I wasn't able to create a standalone file with this type of problem in it. The files that I do have all validate correctly with Microsoft's binary file format checker, and Microsoft Office is able to open them also without any complaints. The files do have additional warnings saying "Found a TextHeaderAtom not followed by a TextBytesAtom or TextCharsAtom: followed by 4002", but I don't feel this is related. 

The attached patch fixes this problem by modifying StyleTextPropAtom to truncate the text size if it is larger than the parent text size. This fixes my problem, passes all current unit tests.
Comment 1 Nick Burch 2013-06-25 15:41:28 UTC
4002 is a BaseTextPropAtom, which we don't currently have support for. As of r1496518 we should no longer give a warning for this. 

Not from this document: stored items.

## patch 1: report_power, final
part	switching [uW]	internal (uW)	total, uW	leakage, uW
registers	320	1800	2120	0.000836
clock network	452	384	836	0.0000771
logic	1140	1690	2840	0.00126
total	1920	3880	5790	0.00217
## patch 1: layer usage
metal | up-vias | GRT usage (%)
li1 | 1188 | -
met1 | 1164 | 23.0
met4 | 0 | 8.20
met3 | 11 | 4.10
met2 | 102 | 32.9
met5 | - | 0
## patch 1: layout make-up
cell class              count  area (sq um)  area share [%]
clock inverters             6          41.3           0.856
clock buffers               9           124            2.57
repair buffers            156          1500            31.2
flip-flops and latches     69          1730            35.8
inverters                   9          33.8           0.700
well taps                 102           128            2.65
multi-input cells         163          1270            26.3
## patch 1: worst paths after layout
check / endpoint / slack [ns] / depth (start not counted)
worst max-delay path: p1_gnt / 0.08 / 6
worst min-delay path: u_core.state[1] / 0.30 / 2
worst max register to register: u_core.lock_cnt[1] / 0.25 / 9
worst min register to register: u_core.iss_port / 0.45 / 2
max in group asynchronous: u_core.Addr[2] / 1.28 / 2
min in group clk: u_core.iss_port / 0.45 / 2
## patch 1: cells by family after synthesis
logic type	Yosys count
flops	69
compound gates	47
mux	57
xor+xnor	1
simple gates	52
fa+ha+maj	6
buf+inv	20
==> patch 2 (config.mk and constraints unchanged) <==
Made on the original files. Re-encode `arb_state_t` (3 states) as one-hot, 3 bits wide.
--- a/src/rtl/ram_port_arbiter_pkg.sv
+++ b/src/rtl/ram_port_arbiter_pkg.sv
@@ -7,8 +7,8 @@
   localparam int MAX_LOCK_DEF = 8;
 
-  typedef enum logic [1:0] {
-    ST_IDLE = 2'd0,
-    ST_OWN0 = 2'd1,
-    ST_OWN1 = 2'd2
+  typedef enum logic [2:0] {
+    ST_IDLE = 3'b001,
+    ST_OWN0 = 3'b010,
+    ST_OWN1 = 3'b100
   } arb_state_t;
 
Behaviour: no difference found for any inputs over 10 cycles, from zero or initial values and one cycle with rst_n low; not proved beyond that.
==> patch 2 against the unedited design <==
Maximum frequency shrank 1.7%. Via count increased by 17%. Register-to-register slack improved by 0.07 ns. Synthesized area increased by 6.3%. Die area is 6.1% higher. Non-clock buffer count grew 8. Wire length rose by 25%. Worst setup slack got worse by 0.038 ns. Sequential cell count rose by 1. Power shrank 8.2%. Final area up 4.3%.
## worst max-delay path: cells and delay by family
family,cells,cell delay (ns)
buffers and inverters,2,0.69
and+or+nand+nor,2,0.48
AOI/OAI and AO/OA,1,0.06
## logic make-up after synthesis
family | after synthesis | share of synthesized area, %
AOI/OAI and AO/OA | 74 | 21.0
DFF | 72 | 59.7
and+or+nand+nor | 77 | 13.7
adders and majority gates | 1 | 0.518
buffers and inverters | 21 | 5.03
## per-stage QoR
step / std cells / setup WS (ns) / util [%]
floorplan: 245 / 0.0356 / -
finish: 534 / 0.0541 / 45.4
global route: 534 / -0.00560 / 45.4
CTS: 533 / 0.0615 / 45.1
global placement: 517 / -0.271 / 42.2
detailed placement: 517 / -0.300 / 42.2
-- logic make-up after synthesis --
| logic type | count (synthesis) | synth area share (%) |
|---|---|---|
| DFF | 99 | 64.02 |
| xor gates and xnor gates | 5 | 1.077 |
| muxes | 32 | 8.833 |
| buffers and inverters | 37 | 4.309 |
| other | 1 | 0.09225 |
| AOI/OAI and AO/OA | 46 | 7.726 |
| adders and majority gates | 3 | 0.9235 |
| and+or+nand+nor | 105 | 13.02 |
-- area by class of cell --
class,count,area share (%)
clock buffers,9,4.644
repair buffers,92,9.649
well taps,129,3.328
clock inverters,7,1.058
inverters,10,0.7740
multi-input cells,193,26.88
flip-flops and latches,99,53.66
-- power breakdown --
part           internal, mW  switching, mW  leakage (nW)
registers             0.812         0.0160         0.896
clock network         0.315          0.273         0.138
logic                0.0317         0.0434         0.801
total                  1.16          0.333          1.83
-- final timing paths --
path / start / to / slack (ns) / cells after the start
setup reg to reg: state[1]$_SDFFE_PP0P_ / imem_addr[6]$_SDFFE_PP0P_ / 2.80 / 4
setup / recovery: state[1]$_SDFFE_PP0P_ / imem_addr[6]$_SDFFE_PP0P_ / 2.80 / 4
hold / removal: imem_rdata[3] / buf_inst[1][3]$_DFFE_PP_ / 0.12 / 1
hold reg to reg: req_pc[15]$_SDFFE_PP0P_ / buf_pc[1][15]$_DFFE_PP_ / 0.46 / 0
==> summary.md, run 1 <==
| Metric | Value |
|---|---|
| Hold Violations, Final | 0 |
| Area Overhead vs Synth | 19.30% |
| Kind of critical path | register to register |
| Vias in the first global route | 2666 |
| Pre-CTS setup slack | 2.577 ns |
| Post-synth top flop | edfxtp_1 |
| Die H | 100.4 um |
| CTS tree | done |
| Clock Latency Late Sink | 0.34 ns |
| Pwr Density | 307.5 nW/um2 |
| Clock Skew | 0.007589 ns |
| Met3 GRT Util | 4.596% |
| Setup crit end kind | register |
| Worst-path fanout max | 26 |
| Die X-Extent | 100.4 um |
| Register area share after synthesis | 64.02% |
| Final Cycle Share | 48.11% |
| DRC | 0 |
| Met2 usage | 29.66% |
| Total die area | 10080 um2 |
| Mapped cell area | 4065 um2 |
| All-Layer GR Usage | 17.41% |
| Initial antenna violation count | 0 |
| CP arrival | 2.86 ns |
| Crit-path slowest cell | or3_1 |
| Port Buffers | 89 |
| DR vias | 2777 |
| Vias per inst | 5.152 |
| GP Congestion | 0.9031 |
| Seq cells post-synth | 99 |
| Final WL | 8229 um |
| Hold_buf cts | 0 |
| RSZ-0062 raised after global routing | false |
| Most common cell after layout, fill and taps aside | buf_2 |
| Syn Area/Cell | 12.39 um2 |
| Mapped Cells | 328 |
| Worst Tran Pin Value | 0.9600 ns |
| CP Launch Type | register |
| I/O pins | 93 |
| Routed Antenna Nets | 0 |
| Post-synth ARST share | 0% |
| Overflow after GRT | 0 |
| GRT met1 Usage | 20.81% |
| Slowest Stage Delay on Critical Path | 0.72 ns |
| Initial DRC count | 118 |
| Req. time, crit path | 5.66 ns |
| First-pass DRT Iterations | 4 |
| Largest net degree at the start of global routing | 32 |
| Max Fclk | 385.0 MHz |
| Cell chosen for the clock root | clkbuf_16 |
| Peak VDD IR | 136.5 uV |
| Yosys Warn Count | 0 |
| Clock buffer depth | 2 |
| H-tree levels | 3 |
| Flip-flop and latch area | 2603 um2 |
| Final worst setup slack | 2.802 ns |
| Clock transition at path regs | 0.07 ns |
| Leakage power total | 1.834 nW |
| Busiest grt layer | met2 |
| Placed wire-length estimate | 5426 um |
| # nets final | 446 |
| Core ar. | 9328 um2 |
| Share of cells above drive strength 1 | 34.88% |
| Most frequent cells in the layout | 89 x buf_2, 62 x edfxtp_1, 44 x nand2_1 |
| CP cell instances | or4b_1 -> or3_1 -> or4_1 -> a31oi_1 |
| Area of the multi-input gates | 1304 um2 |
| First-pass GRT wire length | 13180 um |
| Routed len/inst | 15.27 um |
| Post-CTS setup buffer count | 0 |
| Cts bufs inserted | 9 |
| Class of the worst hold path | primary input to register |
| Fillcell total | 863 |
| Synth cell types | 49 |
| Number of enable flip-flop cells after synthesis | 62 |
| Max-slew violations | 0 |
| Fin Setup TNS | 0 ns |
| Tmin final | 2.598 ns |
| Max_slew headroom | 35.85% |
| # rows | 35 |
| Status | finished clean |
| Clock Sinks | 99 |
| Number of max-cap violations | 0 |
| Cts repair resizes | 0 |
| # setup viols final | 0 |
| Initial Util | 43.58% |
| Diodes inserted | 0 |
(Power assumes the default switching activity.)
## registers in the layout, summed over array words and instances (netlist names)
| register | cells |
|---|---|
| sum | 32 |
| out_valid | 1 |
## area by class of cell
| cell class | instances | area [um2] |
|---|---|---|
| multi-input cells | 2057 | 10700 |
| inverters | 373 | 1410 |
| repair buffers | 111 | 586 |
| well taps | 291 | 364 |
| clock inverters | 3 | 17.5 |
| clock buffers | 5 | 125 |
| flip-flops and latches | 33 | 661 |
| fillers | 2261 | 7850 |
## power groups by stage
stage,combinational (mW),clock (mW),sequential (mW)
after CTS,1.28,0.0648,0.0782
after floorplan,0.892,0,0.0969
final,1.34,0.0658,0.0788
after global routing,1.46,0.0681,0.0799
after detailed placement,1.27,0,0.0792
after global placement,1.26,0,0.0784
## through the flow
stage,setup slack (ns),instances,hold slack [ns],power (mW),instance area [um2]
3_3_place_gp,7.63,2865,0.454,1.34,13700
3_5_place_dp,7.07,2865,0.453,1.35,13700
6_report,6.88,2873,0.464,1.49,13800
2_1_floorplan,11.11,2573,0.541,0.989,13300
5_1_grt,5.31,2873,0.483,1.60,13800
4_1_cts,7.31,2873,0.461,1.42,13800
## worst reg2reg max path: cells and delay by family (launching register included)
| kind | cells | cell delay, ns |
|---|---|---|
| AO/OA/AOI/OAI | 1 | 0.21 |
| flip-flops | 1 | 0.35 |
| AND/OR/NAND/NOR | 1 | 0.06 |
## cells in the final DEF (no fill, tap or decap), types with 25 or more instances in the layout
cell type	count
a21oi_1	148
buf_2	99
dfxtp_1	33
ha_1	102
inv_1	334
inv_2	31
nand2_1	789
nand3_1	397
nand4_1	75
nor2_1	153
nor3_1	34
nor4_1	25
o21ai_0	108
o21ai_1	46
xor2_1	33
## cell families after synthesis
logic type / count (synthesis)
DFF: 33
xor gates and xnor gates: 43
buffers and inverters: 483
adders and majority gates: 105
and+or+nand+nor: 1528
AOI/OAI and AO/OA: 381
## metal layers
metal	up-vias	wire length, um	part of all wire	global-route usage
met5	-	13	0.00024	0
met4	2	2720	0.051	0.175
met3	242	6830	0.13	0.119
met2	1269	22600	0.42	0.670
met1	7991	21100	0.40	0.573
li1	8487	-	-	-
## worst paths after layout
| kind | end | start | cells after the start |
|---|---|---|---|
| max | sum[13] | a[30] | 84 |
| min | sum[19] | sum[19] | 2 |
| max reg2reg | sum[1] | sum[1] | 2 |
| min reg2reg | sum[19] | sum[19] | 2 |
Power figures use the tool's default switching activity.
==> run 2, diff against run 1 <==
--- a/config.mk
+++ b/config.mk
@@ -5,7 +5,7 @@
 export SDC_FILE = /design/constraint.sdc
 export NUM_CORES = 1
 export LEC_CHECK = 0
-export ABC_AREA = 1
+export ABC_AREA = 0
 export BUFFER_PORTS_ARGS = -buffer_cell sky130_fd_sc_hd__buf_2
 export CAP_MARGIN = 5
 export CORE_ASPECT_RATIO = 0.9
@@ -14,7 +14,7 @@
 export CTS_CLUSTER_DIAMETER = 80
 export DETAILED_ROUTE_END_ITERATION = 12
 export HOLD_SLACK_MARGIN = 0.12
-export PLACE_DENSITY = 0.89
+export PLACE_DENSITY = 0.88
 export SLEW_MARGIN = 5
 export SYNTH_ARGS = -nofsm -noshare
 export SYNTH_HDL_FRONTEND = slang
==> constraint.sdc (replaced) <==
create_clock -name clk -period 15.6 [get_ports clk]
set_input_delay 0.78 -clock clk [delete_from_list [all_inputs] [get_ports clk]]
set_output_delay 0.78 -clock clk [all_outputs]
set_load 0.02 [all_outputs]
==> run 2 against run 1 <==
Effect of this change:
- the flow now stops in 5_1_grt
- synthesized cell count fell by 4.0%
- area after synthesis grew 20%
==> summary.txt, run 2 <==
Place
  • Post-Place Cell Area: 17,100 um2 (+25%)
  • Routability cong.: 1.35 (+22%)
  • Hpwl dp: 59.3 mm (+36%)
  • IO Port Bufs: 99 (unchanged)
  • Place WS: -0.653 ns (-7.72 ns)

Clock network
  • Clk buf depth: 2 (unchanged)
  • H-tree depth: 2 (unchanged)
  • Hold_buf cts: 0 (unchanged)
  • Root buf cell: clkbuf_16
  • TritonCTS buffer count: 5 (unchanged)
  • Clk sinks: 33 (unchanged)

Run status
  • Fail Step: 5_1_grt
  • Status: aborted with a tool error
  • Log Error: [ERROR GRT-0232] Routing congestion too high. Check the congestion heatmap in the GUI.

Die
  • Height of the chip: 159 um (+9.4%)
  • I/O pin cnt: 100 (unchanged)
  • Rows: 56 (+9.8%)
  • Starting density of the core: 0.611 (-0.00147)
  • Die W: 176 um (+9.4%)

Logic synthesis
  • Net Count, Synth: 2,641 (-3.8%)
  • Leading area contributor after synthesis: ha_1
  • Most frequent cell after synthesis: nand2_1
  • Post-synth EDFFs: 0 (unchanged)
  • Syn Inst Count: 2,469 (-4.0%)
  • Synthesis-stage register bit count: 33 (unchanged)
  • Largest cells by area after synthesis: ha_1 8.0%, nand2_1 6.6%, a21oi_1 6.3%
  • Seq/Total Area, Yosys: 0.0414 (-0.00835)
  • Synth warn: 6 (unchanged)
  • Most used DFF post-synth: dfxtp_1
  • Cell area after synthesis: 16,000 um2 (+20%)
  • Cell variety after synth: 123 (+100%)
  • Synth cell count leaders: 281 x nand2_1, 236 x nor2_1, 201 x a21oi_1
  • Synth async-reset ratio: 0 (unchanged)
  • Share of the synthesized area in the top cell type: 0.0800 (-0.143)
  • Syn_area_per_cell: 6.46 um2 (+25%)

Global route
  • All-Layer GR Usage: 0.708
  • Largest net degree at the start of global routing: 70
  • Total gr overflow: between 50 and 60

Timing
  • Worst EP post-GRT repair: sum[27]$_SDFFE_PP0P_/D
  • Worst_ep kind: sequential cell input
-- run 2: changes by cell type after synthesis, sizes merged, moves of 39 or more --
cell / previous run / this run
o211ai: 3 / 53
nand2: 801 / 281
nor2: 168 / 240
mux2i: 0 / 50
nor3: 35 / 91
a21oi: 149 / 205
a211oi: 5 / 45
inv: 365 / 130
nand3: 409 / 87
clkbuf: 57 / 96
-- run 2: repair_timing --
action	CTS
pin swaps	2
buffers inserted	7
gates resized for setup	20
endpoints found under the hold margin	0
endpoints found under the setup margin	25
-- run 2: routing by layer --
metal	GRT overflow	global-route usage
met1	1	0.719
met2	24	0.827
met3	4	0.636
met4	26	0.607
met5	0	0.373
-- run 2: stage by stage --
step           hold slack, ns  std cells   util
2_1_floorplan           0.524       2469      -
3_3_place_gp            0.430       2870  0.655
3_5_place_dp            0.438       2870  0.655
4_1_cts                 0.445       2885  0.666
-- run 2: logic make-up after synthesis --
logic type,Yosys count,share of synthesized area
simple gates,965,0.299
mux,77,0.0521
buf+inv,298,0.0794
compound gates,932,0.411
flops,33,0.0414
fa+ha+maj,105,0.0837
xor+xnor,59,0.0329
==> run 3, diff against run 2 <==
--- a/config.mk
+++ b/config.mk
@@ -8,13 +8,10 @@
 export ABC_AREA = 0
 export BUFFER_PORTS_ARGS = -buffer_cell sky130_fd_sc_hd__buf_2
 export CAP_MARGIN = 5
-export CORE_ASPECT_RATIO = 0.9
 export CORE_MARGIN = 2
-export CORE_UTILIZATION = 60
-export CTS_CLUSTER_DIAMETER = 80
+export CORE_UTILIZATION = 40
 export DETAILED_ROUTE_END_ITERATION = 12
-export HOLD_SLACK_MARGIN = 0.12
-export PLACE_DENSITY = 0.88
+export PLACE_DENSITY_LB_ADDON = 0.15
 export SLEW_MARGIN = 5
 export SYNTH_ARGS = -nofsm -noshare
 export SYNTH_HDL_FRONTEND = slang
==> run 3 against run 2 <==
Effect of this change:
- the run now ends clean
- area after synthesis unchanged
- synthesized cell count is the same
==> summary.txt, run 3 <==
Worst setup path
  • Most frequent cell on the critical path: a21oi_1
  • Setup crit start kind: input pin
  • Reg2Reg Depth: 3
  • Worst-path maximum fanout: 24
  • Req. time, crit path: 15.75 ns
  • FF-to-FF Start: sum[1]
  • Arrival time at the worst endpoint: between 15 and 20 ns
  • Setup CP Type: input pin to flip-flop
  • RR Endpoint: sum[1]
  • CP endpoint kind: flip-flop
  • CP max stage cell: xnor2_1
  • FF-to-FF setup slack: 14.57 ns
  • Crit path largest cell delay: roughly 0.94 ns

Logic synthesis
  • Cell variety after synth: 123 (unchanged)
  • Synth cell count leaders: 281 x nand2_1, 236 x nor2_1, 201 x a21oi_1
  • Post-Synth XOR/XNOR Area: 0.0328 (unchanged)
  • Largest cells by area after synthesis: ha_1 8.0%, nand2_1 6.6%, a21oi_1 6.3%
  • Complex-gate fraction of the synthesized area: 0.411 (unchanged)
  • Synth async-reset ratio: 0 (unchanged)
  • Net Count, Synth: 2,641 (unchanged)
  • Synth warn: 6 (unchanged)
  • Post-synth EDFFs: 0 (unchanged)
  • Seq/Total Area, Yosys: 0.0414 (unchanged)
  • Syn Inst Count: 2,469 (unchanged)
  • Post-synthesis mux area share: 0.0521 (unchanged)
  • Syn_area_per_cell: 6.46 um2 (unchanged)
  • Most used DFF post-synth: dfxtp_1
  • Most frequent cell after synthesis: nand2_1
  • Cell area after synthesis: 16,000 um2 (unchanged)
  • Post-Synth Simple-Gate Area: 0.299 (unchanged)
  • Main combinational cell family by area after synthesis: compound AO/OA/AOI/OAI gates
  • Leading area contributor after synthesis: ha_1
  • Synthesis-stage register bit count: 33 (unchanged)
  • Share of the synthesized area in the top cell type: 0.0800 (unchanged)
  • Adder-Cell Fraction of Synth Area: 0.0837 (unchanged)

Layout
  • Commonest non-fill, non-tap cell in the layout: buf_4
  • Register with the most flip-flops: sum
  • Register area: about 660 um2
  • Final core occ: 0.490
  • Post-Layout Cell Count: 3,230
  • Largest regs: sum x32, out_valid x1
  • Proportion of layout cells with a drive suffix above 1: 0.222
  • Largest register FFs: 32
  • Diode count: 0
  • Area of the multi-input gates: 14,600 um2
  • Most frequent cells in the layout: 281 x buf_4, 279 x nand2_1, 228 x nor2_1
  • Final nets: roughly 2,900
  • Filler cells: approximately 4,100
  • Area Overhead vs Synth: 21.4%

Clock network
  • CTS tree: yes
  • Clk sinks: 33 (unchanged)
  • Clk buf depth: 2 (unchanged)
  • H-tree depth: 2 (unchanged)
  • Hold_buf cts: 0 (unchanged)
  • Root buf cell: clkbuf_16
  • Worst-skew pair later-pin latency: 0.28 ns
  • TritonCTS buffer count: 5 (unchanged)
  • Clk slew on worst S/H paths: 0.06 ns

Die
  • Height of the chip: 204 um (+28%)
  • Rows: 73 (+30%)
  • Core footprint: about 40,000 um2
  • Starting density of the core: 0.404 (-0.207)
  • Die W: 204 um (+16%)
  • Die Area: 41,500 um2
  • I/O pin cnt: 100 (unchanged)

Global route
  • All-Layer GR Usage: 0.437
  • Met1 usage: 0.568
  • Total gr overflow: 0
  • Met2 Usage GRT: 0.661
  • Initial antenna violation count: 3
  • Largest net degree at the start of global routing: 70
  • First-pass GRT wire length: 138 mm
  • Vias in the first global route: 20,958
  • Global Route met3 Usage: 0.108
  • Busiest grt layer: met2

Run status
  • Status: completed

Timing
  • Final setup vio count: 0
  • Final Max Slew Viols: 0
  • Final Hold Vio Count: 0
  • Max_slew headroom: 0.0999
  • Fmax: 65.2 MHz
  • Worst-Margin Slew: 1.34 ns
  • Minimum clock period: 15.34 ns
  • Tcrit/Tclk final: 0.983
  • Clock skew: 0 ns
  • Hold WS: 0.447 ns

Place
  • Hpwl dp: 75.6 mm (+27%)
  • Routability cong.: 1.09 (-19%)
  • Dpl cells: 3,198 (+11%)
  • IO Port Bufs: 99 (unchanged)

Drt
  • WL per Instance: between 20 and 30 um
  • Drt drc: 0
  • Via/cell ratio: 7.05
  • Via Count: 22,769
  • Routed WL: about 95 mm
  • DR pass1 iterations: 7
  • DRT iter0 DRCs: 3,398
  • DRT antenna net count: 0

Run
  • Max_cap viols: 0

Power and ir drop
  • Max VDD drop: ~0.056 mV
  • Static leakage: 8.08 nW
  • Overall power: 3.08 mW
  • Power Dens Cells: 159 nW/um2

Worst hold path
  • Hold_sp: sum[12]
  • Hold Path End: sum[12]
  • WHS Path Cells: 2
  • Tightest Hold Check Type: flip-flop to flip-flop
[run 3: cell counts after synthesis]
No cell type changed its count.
--- src/rtl/vga_timing_xga.sv ---
// VGA raster timing generator, default 1024x768@60 (65 MHz pixel clock).
// Ports: clk, rst (sync, active-high); hcount/vcount 11-bit counters;
//        hsync/vsync (SYNC_ACTIVE when asserted); hblnk/vblnk; frame_start.
// All outputs are flops whose values match the same-cycle counter values.
module vga_timing_xga #(
    parameter int unsigned H_ACTIVE    = 1024,
    parameter int unsigned H_FP        = 24,
    parameter int unsigned H_SYNC      = 136,
    parameter int unsigned H_BP        = 160,
    parameter int unsigned V_ACTIVE    = 768,
    parameter int unsigned V_FP        = 3,
    parameter int unsigned V_SYNC      = 6,
    parameter int unsigned V_BP        = 29,
    parameter logic        SYNC_ACTIVE = 1'b0
) (
    input  logic        clk,
    input  logic        rst,
    output logic [10:0] hcount,
    output logic [10:0] vcount,
    output logic        hsync,
    output logic        vsync,
    output logic        hblnk,
    output logic        vblnk,
    output logic        frame_start
);

    localparam int unsigned H_TOTAL = H_ACTIVE + H_FP + H_SYNC + H_BP;
    localparam int unsigned V_TOTAL = V_ACTIVE + V_FP + V_SYNC + V_BP;

    generate
        if (H_TOTAL > 2048 || V_TOTAL > 2048) begin : g_bad_total
            $error("vga_timing_xga: H_TOTAL/V_TOTAL exceed 11-bit counters");
        end
    endgenerate

    // 12-bit boundaries so a sync end equal to 2048 still compares correctly
    localparam logic [11:0] HA   = 12'(H_ACTIVE);
    localparam logic [11:0] HSS  = 12'(H_ACTIVE + H_FP);
    localparam logic [11:0] HSE  = 12'(H_ACTIVE + H_FP + H_SYNC);
    localparam logic [11:0] VA   = 12'(V_ACTIVE);
    localparam logic [11:0] VSS  = 12'(V_ACTIVE + V_FP);
    localparam logic [11:0] VSE  = 12'(V_ACTIVE + V_FP + V_SYNC);
    localparam logic [10:0] HMAX = 11'(H_TOTAL - 1);
    localparam logic [10:0] VMAX = 11'(V_TOTAL - 1);

    logic [10:0] r_hcount;
    logic [10:0] r_vcount;
    logic        r_hsync;
    logic        r_vsync;
    logic        r_hblnk;
    logic        r_vblnk;
    logic        r_frame_start;

    logic        w_hwrap;
    logic [10:0] w_hnext;
    logic [10:0] w_vnext;
    logic [11:0] w_hn12;
    logic [11:0] w_vn12;
    logic        w_hs_on;
    logic        w_vs_on;

    // Flags decode the next counter values so they land in the same
    // cycle as the counts they describe.
    always_comb begin
        w_hwrap = (r_hcount == HMAX);
        w_hnext = r_hcount + 11'd1;
        w_vnext = r_vcount;
        if (w_hwrap) begin
            w_hnext = '0;
            if (r_vcount == VMAX) begin
                w_vnext = '0;
            end else begin
                w_vnext = r_vcount + 11'd1;
            end
        end
        w_hn12  = {1'b0, w_hnext};
        w_vn12  = {1'b0, w_vnext};
        w_hs_on = (w_hn12 >= HSS) && (w_hn12 < HSE);
        w_vs_on = (w_vn12 >= VSS) && (w_vn12 < VSE);
    end

    always_ff @(posedge clk) begin
        if (rst) begin
            r_hcount      <= '0;
            r_vcount      <= '0;
            r_hsync       <= ~SYNC_ACTIVE;
            r_vsync       <= ~SYNC_ACTIVE;
            r_hblnk       <= 1'b0;
            r_vblnk       <= 1'b0;
            r_frame_start <= 1'b1;
        end else begin
            r_hcount      <= w_hnext;
            r_vcount      <= w_vnext;
            r_hsync       <= w_hs_on ? SYNC_ACTIVE : ~SYNC_ACTIVE;
            r_vsync       <= w_vs_on ? SYNC_ACTIVE : ~SYNC_ACTIVE;
            r_hblnk       <= (w_hn12 >= HA);
            r_vblnk       <= (w_vn12 >= VA);
            r_frame_start <= (w_hnext == 11'd0) && (w_vnext == 11'd0);
        end
    end

    assign hcount      = r_hcount;
    assign vcount      = r_vcount;
    assign hsync       = r_hsync;
    assign vsync       = r_vsync;
    assign hblnk       = r_hblnk;
    assign vblnk       = r_vblnk;
    assign frame_start = r_frame_start;

endmodule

If you have a file handy that showed this, any chance you could share it, or at least the list of records around the BaseTextPropAtom? I'm interested to know if it goes in instead of a StyleTextPropAtom, or before it, as that would affect our detection logic
Comment 2 Nick Burch 2013-06-25 15:50:10 UTC
Hopefully fixed in r1496520, but without a unit test it's hard to be sure - could you confirm please?
Comment 3 Dominik Stadler 2013-09-29 20:30:31 UTC
Should be fixed, but unconfirmed for some time, therefore setting to RESOLVED, please reopen if this is still a problem with current builds.